Your job with the data below is to output exactly the lines from the one holding "Area at ~11 µm²" down to the one holding "DRCs at between 500 and 600", both included, and no others.

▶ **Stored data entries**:
*-*-*

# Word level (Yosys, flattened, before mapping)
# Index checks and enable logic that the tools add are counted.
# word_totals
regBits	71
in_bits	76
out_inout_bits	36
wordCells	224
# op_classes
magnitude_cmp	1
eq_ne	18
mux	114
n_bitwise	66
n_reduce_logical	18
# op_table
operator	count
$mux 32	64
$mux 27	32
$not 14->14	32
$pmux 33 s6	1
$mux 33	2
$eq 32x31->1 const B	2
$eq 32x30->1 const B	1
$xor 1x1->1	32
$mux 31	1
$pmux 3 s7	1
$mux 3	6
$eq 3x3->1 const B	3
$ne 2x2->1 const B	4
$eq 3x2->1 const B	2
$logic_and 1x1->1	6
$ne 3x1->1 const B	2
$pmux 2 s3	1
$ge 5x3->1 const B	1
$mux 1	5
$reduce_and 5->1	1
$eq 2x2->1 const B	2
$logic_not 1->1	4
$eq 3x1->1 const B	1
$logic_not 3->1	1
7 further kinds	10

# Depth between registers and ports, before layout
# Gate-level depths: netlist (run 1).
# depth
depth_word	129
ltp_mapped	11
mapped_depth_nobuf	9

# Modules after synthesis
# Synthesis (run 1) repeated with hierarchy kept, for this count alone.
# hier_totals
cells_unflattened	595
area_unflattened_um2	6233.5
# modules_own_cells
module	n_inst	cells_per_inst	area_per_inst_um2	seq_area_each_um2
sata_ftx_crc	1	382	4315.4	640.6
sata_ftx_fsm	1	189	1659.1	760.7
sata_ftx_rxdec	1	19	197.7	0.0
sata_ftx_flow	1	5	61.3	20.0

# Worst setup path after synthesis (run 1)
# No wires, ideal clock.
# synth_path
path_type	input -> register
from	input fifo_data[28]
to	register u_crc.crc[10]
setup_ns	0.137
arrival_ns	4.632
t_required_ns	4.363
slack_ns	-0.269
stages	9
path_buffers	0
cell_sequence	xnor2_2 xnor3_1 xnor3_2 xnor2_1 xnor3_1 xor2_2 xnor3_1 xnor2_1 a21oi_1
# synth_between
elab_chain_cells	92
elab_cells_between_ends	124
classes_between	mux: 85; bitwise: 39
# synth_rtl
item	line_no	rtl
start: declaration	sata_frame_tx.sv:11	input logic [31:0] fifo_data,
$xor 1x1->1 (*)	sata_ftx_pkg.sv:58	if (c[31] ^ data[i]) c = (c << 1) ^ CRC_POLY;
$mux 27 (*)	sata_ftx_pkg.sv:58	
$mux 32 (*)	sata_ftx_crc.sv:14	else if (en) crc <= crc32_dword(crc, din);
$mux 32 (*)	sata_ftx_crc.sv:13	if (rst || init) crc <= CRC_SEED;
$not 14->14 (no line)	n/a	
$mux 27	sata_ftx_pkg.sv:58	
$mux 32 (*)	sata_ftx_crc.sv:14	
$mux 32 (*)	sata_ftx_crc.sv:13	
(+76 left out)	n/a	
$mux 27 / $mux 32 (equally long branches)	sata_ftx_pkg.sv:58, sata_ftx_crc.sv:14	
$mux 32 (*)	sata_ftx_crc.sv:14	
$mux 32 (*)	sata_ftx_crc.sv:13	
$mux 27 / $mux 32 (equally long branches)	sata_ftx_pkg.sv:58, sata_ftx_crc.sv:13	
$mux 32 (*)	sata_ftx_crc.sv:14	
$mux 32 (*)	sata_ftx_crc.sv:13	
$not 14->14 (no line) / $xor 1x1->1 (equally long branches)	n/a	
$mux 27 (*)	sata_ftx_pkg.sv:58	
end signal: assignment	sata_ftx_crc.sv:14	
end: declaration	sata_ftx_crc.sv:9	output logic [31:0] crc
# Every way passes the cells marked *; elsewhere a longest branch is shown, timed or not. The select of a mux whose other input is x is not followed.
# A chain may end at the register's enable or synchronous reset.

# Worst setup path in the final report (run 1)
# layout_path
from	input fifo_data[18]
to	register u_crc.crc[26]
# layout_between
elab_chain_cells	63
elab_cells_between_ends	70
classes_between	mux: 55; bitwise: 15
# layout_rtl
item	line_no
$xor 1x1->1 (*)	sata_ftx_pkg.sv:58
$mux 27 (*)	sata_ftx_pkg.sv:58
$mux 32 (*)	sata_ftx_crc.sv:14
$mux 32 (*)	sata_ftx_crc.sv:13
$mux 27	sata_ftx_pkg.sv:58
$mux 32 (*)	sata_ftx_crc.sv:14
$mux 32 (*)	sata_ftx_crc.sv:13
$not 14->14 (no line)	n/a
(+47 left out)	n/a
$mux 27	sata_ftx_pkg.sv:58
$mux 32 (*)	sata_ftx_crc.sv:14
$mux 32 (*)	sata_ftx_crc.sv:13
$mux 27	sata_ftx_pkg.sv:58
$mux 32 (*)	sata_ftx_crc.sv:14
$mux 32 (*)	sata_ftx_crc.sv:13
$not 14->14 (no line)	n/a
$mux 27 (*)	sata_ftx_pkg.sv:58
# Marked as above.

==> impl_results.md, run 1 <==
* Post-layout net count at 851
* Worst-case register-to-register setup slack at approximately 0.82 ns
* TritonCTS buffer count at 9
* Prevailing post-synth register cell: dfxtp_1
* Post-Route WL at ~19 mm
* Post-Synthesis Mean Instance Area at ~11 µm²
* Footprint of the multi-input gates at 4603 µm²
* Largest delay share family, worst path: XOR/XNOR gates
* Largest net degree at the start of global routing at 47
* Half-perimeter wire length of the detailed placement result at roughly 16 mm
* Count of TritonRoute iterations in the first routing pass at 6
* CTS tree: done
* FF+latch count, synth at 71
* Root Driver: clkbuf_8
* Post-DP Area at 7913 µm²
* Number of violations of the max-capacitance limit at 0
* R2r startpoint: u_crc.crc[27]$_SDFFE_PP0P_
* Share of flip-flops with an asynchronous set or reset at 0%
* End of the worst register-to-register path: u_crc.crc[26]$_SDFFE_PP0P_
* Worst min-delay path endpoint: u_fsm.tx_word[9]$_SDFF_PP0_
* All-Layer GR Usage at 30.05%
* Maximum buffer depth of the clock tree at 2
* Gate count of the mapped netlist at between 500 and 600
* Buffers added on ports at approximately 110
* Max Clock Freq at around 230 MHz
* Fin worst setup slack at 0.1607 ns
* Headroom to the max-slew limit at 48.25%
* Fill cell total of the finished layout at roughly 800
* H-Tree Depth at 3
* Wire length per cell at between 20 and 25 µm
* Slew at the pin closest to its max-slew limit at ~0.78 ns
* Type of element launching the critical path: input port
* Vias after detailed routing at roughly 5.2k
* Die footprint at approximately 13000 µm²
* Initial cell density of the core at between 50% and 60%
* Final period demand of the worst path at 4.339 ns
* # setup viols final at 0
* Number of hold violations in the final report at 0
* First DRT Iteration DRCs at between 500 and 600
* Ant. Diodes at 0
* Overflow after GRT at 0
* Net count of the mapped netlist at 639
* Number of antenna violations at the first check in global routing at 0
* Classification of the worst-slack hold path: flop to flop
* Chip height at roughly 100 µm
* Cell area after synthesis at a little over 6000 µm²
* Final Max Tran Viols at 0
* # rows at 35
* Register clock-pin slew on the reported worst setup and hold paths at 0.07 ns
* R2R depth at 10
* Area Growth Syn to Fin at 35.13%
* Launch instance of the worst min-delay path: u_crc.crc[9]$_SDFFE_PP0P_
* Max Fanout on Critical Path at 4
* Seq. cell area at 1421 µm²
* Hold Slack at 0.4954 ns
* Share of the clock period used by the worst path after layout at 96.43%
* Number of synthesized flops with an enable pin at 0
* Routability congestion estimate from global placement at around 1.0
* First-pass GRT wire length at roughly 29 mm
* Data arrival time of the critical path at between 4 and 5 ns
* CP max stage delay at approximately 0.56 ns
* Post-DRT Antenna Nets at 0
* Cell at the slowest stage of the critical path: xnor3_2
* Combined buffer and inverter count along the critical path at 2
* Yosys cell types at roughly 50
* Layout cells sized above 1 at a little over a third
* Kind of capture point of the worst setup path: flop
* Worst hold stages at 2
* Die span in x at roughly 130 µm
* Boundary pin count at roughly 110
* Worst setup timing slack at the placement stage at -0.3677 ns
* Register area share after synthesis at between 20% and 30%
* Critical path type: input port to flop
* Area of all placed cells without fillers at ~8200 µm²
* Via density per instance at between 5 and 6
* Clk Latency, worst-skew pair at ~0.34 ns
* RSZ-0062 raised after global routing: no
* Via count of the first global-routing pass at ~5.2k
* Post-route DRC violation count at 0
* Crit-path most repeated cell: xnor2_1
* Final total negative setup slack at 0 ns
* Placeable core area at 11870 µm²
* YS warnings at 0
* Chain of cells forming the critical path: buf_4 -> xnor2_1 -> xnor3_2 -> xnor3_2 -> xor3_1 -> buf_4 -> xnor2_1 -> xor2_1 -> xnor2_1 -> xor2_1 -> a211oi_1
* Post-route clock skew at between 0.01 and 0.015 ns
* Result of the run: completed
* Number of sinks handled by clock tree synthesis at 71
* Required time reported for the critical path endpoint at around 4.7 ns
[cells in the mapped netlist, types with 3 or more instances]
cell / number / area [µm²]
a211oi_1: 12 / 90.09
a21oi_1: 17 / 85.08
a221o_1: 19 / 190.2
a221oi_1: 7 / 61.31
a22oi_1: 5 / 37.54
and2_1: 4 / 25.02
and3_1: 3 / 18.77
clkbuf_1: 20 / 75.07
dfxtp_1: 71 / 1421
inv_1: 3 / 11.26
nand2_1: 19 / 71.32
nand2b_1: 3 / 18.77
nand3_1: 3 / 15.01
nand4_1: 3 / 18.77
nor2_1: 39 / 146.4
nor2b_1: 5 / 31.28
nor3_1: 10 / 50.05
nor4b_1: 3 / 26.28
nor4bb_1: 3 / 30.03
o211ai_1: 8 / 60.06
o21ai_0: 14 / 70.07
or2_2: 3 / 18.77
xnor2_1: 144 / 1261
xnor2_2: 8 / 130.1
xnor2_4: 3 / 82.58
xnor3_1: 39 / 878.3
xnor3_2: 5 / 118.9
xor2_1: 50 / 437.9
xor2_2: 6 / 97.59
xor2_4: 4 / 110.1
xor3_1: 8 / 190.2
### src/rtl/crc8_pkg.sv
package crc8_pkg;

  // Control-to-datapath strobe bundle
  typedef struct packed {
    logic clearAll;  // zero CRC, shift count and family capture
    logic loadRom;   // capture a new identity into the stream shifter
    logic shiftOn;   // fold one bit into the CRC this cycle
    logic useRom;    // bit source is the stream shifter, not bitIn
  } crcStrobe_t;

  // Bit-reverse the low w bits of a normal-form polynomial
  function automatic logic [31:0] reflectPoly(input logic [31:0] poly, input int w);
    logic [31:0] r;
    r = '0;
    for (int i = 0; i < w; i++) begin
      r[w-1-i] = poly[i];
    end
    return r;
  endfunction

endpackage
$ cat src/rtl/tick_timer_pkg.sv
package tick_timer_pkg;

    localparam int unsigned WORD_W_DEF = 64;

    typedef enum logic [1:0] {
        KIND_TICK = 2'd0,
        KIND_SYS  = 2'd1,
        KIND_HYP  = 2'd2
    } timer_kind_e;

    // compare state held between limit writes
    typedef struct packed {
        logic armed;   // a compare is pending
        logic late;    // value was at or behind the count when written
        logic dis;     // interrupt-disable flag from the last limit write
    } cmp_flags_t;

    localparam cmp_flags_t CMP_FLAGS_RESET = '{armed: 1'b0, late: 1'b0, dis: 1'b1};

    function automatic logic kind_uses_tick_line(input timer_kind_e k);
        return k == KIND_TICK;
    endfunction

endpackage

$ cat src/rtl/tick_count.sv
module tick_count #(
    parameter int unsigned VAL_W = 63
) (
    input  logic             clk,
    input  logic             rst,
    input  logic             wr_en,
    input  logic [VAL_W:0]   wr_word,
    output logic [VAL_W-1:0] cnt,
    output logic             trap_flag
);

    always_ff @(posedge clk) begin
        if (rst) begin
            cnt       <= '0;
            trap_flag <= 1'b1;
        end else if (wr_en) begin
            cnt       <= wr_word[VAL_W-1:0];
            trap_flag <= wr_word[VAL_W];
        end else begin
            cnt       <= cnt + 1'b1;
        end
    end


    count_step_chk: assert property (@(posedge clk) disable iff (rst)
        (!$past(rst) && !$past(wr_en)) |-> (cnt == $past(cnt) + 1'b1));


    trap_hold_chk: assert property (@(posedge clk) disable iff (rst)
        (!$past(rst) && !$past(wr_en)) |-> $stable(trap_flag));

endmodule
### src/rtl/tlb_pkg.sv
package tlb_pkg;

   // action applied at the next edge, highest priority wins
   typedef enum logic [1:0] {
      ACT_NONE  = 2'd0,
      ACT_FILL  = 2'd1,
      ACT_INVAL = 2'd2,
      ACT_FLUSH = 2'd3
   } tlb_act_e;

   function automatic tlb_act_e pick_act(input logic flush, input logic inval, input logic fill);
      if (flush)      return ACT_FLUSH;
      else if (inval) return ACT_INVAL;
      else if (fill)  return ACT_FILL;
      else            return ACT_NONE;
   endfunction

endpackage

### src/rtl/tlb_match.sv
module tlb_match #(
   parameter int N  = 4,
   parameter int VW = 20,
   parameter int AW = 8
) (
   input  logic                  clk,
   input  logic                  rst_n,
   input  logic [N-1:0]          ent_valid,
   input  logic [N-1:0][VW-1:0]  ent_key,
   input  logic [N-1:0][AW-1:0]  ent_asid,
   input  logic [VW-1:0]         q_key,
   input  logic [AW-1:0]         q_asid,
   output logic [N-1:0]          hit_vec
);

   for (genvar g = 0; g < N; g++) begin : g_cmp
      assign hit_vec[g] = ent_valid[g] && (ent_key[g] == q_key) && (ent_asid[g] == q_asid);
   end

   // in-place refill keeps each (page, tag) pair unique
   assert_single_match_R6: assert property (@(posedge clk) disable iff (!rst_n)
      $onehot0(hit_vec));

endmodule

### src/rtl/tlb_lru.sv
module tlb_lru #(
   parameter int N = 4,
   localparam int IW = (N > 1) ? $clog2(N) : 1
) (
   input  logic          clk,
   input  logic          rst_n,
   input  logic          touch_en,
   input  logic [IW-1:0] touch_idx,
   input  logic [N-1:0]  ent_valid,
   output logic [IW-1:0] victim_idx
);

   logic [N-1:0][IW-1:0] age_q;
   logic [N-1:0]         oldest_vec;

   // ages form a permutation: 0 most recent, N-1 least recent
   always_ff @(posedge clk or negedge rst_n) begin
      if (!rst_n) begin
         for (int i = 0; i < N; i++) age_q[i] <= IW'(i);
      end else if (touch_en) begin
         for (int i = 0; i < N; i++) begin
            if (IW'(i) == touch_idx)            age_q[i] <= '0;
            else if (age_q[i] < age_q[touch_idx]) age_q[i] <= age_q[i] + 1'b1;
         end
      end
   end

   for (genvar g = 0; g < N; g++) begin : g_old
      assign oldest_vec[g] = (age_q[g] == IW'(N-1));
   end

   // lowest free slot first, otherwise the oldest one
   always_comb begin
      victim_idx = '0;
      for (int i = N-1; i >= 0; i--) if (oldest_vec[i]) victim_idx = IW'(i);
      if (!(&ent_valid)) begin
         for (int i = N-1; i >= 0; i--) if (!ent_valid[i]) victim_idx = IW'(i);
      end
   end

   assert_one_oldest_R5: assert property (@(posedge clk) disable iff (!rst_n)
      $countones(oldest_vec) == 1);

   assert_victim_free_R4: assert property (@(posedge clk) disable iff (!rst_n)
      !(&ent_valid) |-> !ent_valid[victim_idx]);

endmodule

### src/rtl/assoc_tlb.sv
module assoc_tlb #(
   parameter int VPN_W   = 20,
   parameter int PPN_W   = 20,
   parameter int ASID_W  = 8,
   parameter int ENTRIES = 4
) (
   input  logic              clk,
   input  logic              rst_n,
   input  logic [ASID_W-1:0] cur_asid,
   input  logic              lk_req,
   input  logic [VPN_W-1:0]  lk_vpn,
   output logic              lk_hit,
   output logic [PPN_W-1:0]  lk_ppn,
   input  logic              fill_req,
   input  logic [VPN_W-1:0]  fill_vpn,
   input  logic [PPN_W-1:0]  fill_ppn,
   input  logic              inv_req,
   input  logic [VPN_W-1:0]  inv_vpn,
   input  logic              flush_req
);
   import tlb_pkg::*;

   localparam int IW = (ENTRIES > 1) ? $clog2(ENTRIES) : 1;

   if (ENTRIES < 2) begin : g_bad_entries
      $error("assoc_tlb: ENTRIES must be at least 2");
   end
   if (VPN_W < 1 || PPN_W < 1 || ASID_W < 1) begin : g_bad_width
      $error("assoc_tlb: field widths must be positive");
   end

   logic [ENTRIES-1:0]              valid_q;
   logic [ENTRIES-1:0][VPN_W-1:0]   key_q;
   logic [ENTRIES-1:0][PPN_W-1:0]   ppn_q;
   logic [ENTRIES-1:0][ASID_W-1:0]  asid_q;

   logic [ENTRIES-1:0] lk_match, fill_match, inv_match;
   logic [IW-1:0]      lk_idx, fill_idx, victim_idx, touch_idx;
   logic               fill_hit, touch_en;
   tlb_act_e           act;

   function automatic logic [IW-1:0] enc(input logic [ENTRIES-1:0] v);
      enc = '0;
      for (int i = 0; i < ENTRIES; i++) if (v[i]) enc = IW'(i);
   endfunction

   tlb_match #(.N(ENTRIES), .VW(VPN_W), .AW(ASID_W)) u_lk_match (
      .clk, .rst_n, .ent_valid(valid_q), .ent_key(key_q), .ent_asid(asid_q),
      .q_key(lk_vpn), .q_asid(cur_asid), .hit_vec(lk_match));

   tlb_match #(.N(ENTRIES), .VW(VPN_W), .AW(ASID_W)) u_fill_match (
      .clk, .rst_n, .ent_valid(valid_q), .ent_key(key_q), .ent_asid(asid_q),
      .q_key(fill_vpn), .q_asid(cur_asid), .hit_vec(fill_match));

   tlb_match #(.N(ENTRIES), .VW(VPN_W), .AW(ASID_W)) u_inv_match (
      .clk, .rst_n, .ent_valid(valid_q), .ent_key(key_q), .ent_asid(asid_q),
      .q_key(inv_vpn), .q_asid(cur_asid), .hit_vec(inv_match));

   // combinational read port
   assign lk_hit = |lk_match;
   assign lk_idx = enc(lk_match);
   always_comb begin
      lk_ppn = '0;
      for (int i = 0; i < ENTRIES; i++) if (lk_match[i]) lk_ppn |= ppn_q[i];
   end

   assign act      = pick_act(flush_req, inv_req, fill_req);
   assign fill_hit = |fill_match;
   assign fill_idx = fill_hit ? enc(fill_match) : victim_idx;

   // a fill's recency update takes precedence over a lookup hit
   assign touch_en  = (act == ACT_FILL) || (lk_req && lk_hit);
   assign touch_idx = (act == ACT_FILL) ? fill_idx : lk_idx;

   tlb_lru #(.N(ENTRIES)) u_lru (
      .clk, .rst_n, .touch_en, .touch_idx, .ent_valid(valid_q), .victim_idx);

   always_ff @(posedge clk or negedge rst_n) begin
      if (!rst_n) begin
         valid_q <= '0;
         key_q   <= '0;
         ppn_q   <= '0;
         asid_q  <= '0;
      end else begin
         unique case (act)
            ACT_FLUSH: valid_q <= '0;
            ACT_INVAL: valid_q <= valid_q & ~inv_match;
            ACT_FILL: begin
               valid_q[fill_idx] <= 1'b1;
               key_q[fill_idx]   <= fill_vpn;
               ppn_q[fill_idx]   <= fill_ppn;
               asid_q[fill_idx]  <= cur_asid;
            end
            default: ;
         endcase
      end
   end

   assert_flush_empties_R8: assert property (@(posedge clk) disable iff (!rst_n)
      flush_req |=> (valid_q == '0));

   assert_inval_clears_R7: assert property (@(posedge clk) disable iff (!rst_n)
      (act == ACT_INVAL) |=> ((valid_q & $past(inv_match)) == '0));

   assert_fill_lands_R10: assert property (@(posedge clk) disable iff (!rst_n)
      (act == ACT_FILL) |=> valid_q[$past(fill_idx)]);

   assert_refill_keeps_count_R6: assert property (@(posedge clk) disable iff (!rst_n)
      (act == ACT_FILL && fill_hit) |=> $stable(valid_q));

endmodule

### config.mk
export PLATFORM = sky130hd
export DESIGN_NAME = assoc_tlb
export DESIGN_NICKNAME = d
export VERILOG_FILES = /design/src/rtl/tlb_pkg.sv /design/src/rtl/tlb_match.sv /design/src/rtl/tlb_lru.sv /design/src/rtl/assoc_tlb.sv
export SDC_FILE = /design/constraint.sdc
export NUM_CORES = 1
export LEC_CHECK = 0
export BUFFER_PORTS_ARGS = -buffer_cell sky130_fd_sc_hd__buf_4
export CORE_MARGIN = 3
export CORE_UTILIZATION = 41
export CTS_CLUSTER_DIAMETER = 120
export DETAILED_ROUTE_END_ITERATION = 10
export GPL_TIMING_DRIVEN = 0
export PLACE_DENSITY_LB_ADDON = 0.08
export SYNTH_ARGS = -nofsm -noshare
export SYNTH_HDL_FRONTEND = slang
export SYNTH_SLANG_ARGS = --single-unit
### constraint.sdc
create_clock -name clk -period 8.6 [get_ports clk]
set_input_delay 0 -clock clk [delete_from_list [all_inputs] [get_ports clk]]
set_output_delay 0 -clock clk [all_outputs]
set_load 0.005 [all_outputs]
==> reports/metrics.cfg <==
[power_and_ir_drop]
ir_worst_vdd_v=0.000137
total_leakage_power_nw=6.49
power_density_mw_per_mm2=197
p_sw_frac=0.288
p_comb_frac=0.180
intPower_mw=1.97
p_seq_frac=0.432
clock_power_share=0.388
power.net_switching_uw=798

[timing]
min_period_over_period=0.471
maxSlewViolCount=0
hold_viol=0
tns_ns=0
rsz0062_at_grt=no
period_needed_ns=4.05
worstMarginPinSlew_ns=1.16
setup_viol=0
max_freq_ghz=0.247
final.setup_skew_ns=0.0108
hold_slack_ns=0.0225
maxSlewHeadroom=0.222

[routing]
wl_met2_mm=16.3
wl_met1_mm=16.6
vias_per_cell=5.42
routed.top_layer=met5
remaining_drc_errors=0
ant_nets=0
vias=8402
drt-total-wl_mm=35.7
dr.pass1.iters=5
wl_per_cell_um=23.0
first_iter_violations=607
wl_met3_mm=1.86

[cts]
ctsResizeCount=0
clk_path_buf_depth=3
cts_setup_buffers=0
cts_buffers=24
clock-sinks=204
insertion_delay_ns=0.54
cts.clk_slew.worst_paths_ns=0.06
cts_tree=done
cts-root-buf=clkbuf_16
cts_htree_levels=1

[global_routing]
grt_max_degree=117
grt.total_usage=0.232
grt-ovfl-total=0
grt_first_pass_wirelength_mm=54.1
grt_pass1_vias=8639
antenna_found_initial=1

[logic_synthesis]
synthCells=1014
ys_seq_elements=204
synth_cell_types=52
ys_seq_area_frac=0.435
synth_ff_type=dfrtp_1
yosysTopAreaCellShare=0.426
synth_edf_count=0
syn_avg_cell_area_um2=11.6
synth.area.top_cells=dfrtp_1, mux2_2, xor2_1
synthArstFlopShare=1.00
synth_warnings=0
synth_area_leader_cell=dfrtp_1
netlist_area_mm2=0.0118
syn-num-nets=1115

[final_layout]
antenna_cells=0
multi_input_comb_area_mm2=0.00636
instances_no_fill=1549
num-fill-cells=2623
seqCellArea_mm2=0.00511
fin_nets=1254
post-route-util=0.501
final_area_mm2=0.0140
area_growth_syn_to_layout_pct=19.4
drive_gt1_frac=0.307

[setup_path]
endpoint_kind=flip-flop
crit_chain=xor2_1 -> nor4_1 -> nand4_1 -> o221a_2 -> o21ai_0 -> nand2_1 -> nand2_1 -> clkbuf_1 -> buf_2 -> mux2_2
crit_type=flip-flop to flip-flop
crit_buf_inv=2
cpLargestDelayFamily=simple AND/OR/NAND/NOR gates
critPathSlowestCell=nor4_1
path_common_cell=nand2_1
max_stage_delay_ns=0.62
critPathMaxFanout=10
setup.worst_path.start_class=flip-flop
reg2reg_from=asid_q[3]
cp.arrival_ns=4.47
worstSetupStartpoint=asid_q[3]
required_ns=9.02

[floorplanning]
io-pin-count=115
core_mm2=0.0280
dieArea_mm2=0.0307
fp.dieW_um=175
die_h_um=175
rows=61
start_util=0.420

[place]
placed_area_mm2=0.0129
dpl.cell_count=1476
post-dp-hpwl_mm=26.5
port_buffers=83
gp_congestion=0.938

[min_path]
holdCritPathClass=input port to flip-flop
hp-start=fill_vpn[14]

[job]
maxCapViolCount=0

[run_status]
status=finished clean

-- per-stage QoR --
step | setup slack (ns) | power (mW)
2_1_floorplan | 5.70 | 1.50
3_3_place_gp | 4.56 | 1.69
3_5_place_dp | 4.55 | 1.70
4_1_cts | 4.54 | 2.79
5_1_grt | 4.37 | 2.89
6_report | 4.55 | 2.77
-- cell usage after synthesis (all sizes together) (8+ instances only) --
cell,instances
a21oi,13
mux2,195
a222oi,20
clkbuf,43
nand2,55
buf,19
nand3,10
nor2b,8
o21ai,9
nor3,10
nor4,44
xor2,174
nand4,30
dfrtp,200
xnor2,98
-- cell usage in the layout, fill, tap and decap left out, types with 3 or more instances in the layout --
| master | synthesis | final |
|---|---|---|
| dlygate4sd3_1 | 0 | 29 |
| a21boi_0 | 3 | 3 |
| clkinv_2 | 0 | 3 |
| mux2_2 | 194 | 194 |
| buf_1 | 4 | 4 |
| buf_4 | 2 | 84 |
| ha_1 | 7 | 7 |
| or2_2 | 6 | 6 |
| nor2b_1 | 8 | 8 |
| o21ai_0 | 9 | 9 |
| a222oi_1 | 20 | 20 |
| clkbuf_1 | 43 | 46 |
| and2_1 | 3 | 3 |
| dfrtp_1 | 200 | 200 |
| nand2b_1 | 3 | 3 |
| nand2_1 | 55 | 55 |
| nor2_1 | 7 | 7 |
| inv_1 | 7 | 7 |
| o22ai_1 | 3 | 3 |
| mux2i_1 | 4 | 4 |
| o41ai_1 | 4 | 4 |
| o221a_2 | 6 | 6 |
| a21oi_1 | 12 | 12 |
| buf_2 | 13 | 13 |
| dfstp_2 | 4 | 4 |
| xor2_1 | 174 | 174 |
| nand4_1 | 30 | 30 |
| clkbuf_8 | 0 | 9 |
| clkbuf_16 | 0 | 24 |
| nor4_1 | 44 | 44 |
| nand3_1 | 10 | 10 |
| o22a_1 | 3 | 3 |
| nor3_1 | 10 | 10 |
| xnor2_1 | 98 | 98 |
-- area by class of cell --
class,count,area share
Timing Repair Buffer,113,0.0676
Tap cell,378,0.0337
Multi-Input combinational cell,741,0.453
Sequential cell,204,0.364
Clock inverter,8,0.00856
Clock buffer,36,0.0524
Buffer,62,0.0183
Inverter,7,0.00187
-- power groups by stage --
stage	clock, mW	sequential (mW)	combinational [mW]
2_1_floorplan	0	1.17	0.328
3_3_place_gp	0	1.21	0.480
3_5_place_dp	0	1.21	0.485
4_1_cts	1.10	1.19	0.499
5_1_grt	1.14	1.21	0.545
6_report	1.07	1.20	0.499
-- cell families (layout without fill, tap and decap cells) --
logic type	count (synthesis)	count (layout)	synth area share
flops	204	204	0.435
simple gates	187	187	0.0855
xor+xnor	272	272	0.203
mux	199	199	0.191
compound gates	76	76	0.0548
fa+ha+maj	7	7	0.00745
buf+inv	69	226	0.0241
-- per-layer routing --
layer,track usage,vias up
li1,-,3872
met1,0.333,4251
met2,0.370,218
met3,0.0367,59
met4,0.0598,2
met5,0,-
-- worst register-to-register path, stage by stage (launching register included) --
cell and delay [ns]:
dfrtp_1 0.38, xor2_1 0.14, nor4_1 0.62, nand4_1 0.42, o221a_2 0.39, o21ai_0 0.36
nand2_1 0.16, nand2_1 0.17, clkbuf_1 0.51, buf_2 0.41, mux2_2 0.38
-- path summary, 6_finish.rpt --
check | endpoint | cells past startpoint | slack (ns)
setup / recovery | asid_q[28] | 10 | 4.55
hold / removal | key_q[34] | 2 | 0.02
setup reg to reg | asid_q[28] | 10 | 4.55
hold reg to reg | ppn_q[16] | 1 | 0.51
max in group asynchronous | ppn_q[7] | 3 | 7.53
min in group asynchronous | key_q[13] | 2 | 0.06
-- state kept, by name, indices dropped and copies added (netlist names) --
name,cells
key_q,80
ppn_q,80
asid_q,32
u_lru.age_q,8
valid_q,4
-- timing repair --
item,in CTS,in global routing
endpoints found under the setup margin,0,0
hold endpoints to repair,200,0
hold buffers,29,0
Note: power is estimated with default switching activity, not from simulation.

*-*-*

▶ **Task result**:
* Post-Synthesis Mean Instance Area at ~11 µm²
* Footprint of the multi-input gates at 4603 µm²
* Largest delay share family, worst path: XOR/XNOR gates
* Largest net degree at the start of global routing at 47
* Half-perimeter wire length of the detailed placement result at roughly 16 mm
* Count of TritonRoute iterations in the first routing pass at 6
* CTS tree: done
* FF+latch count, synth at 71
* Root Driver: clkbuf_8
* Post-DP Area at 7913 µm²
* Number of violations of the max-capacitance limit at 0
* R2r startpoint: u_crc.crc[27]$_SDFFE_PP0P_
* Share of flip-flops with an asynchronous set or reset at 0%
* End of the worst register-to-register path: u_crc.crc[26]$_SDFFE_PP0P_
* Worst min-delay path endpoint: u_fsm.tx_word[9]$_SDFF_PP0_
* All-Layer GR Usage at 30.05%
* Maximum buffer depth of the clock tree at 2
* Gate count of the mapped netlist at between 500 and 600
* Buffers added on ports at approximately 110
* Max Clock Freq at around 230 MHz
* Fin worst setup slack at 0.1607 ns
* Headroom to the max-slew limit at 48.25%
* Fill cell total of the finished layout at roughly 800
* H-Tree Depth at 3
* Wire length per cell at between 20 and 25 µm
* Slew at the pin closest to its max-slew limit at ~0.78 ns
* Type of element launching the critical path: input port
* Vias after detailed routing at roughly 5.2k
* Die footprint at approximately 13000 µm²
* Initial cell density of the core at between 50% and 60%
* Final period demand of the worst path at 4.339 ns
* # setup viols final at 0
* Number of hold violations in the final report at 0
* First DRT Iteration DRCs at between 500 and 600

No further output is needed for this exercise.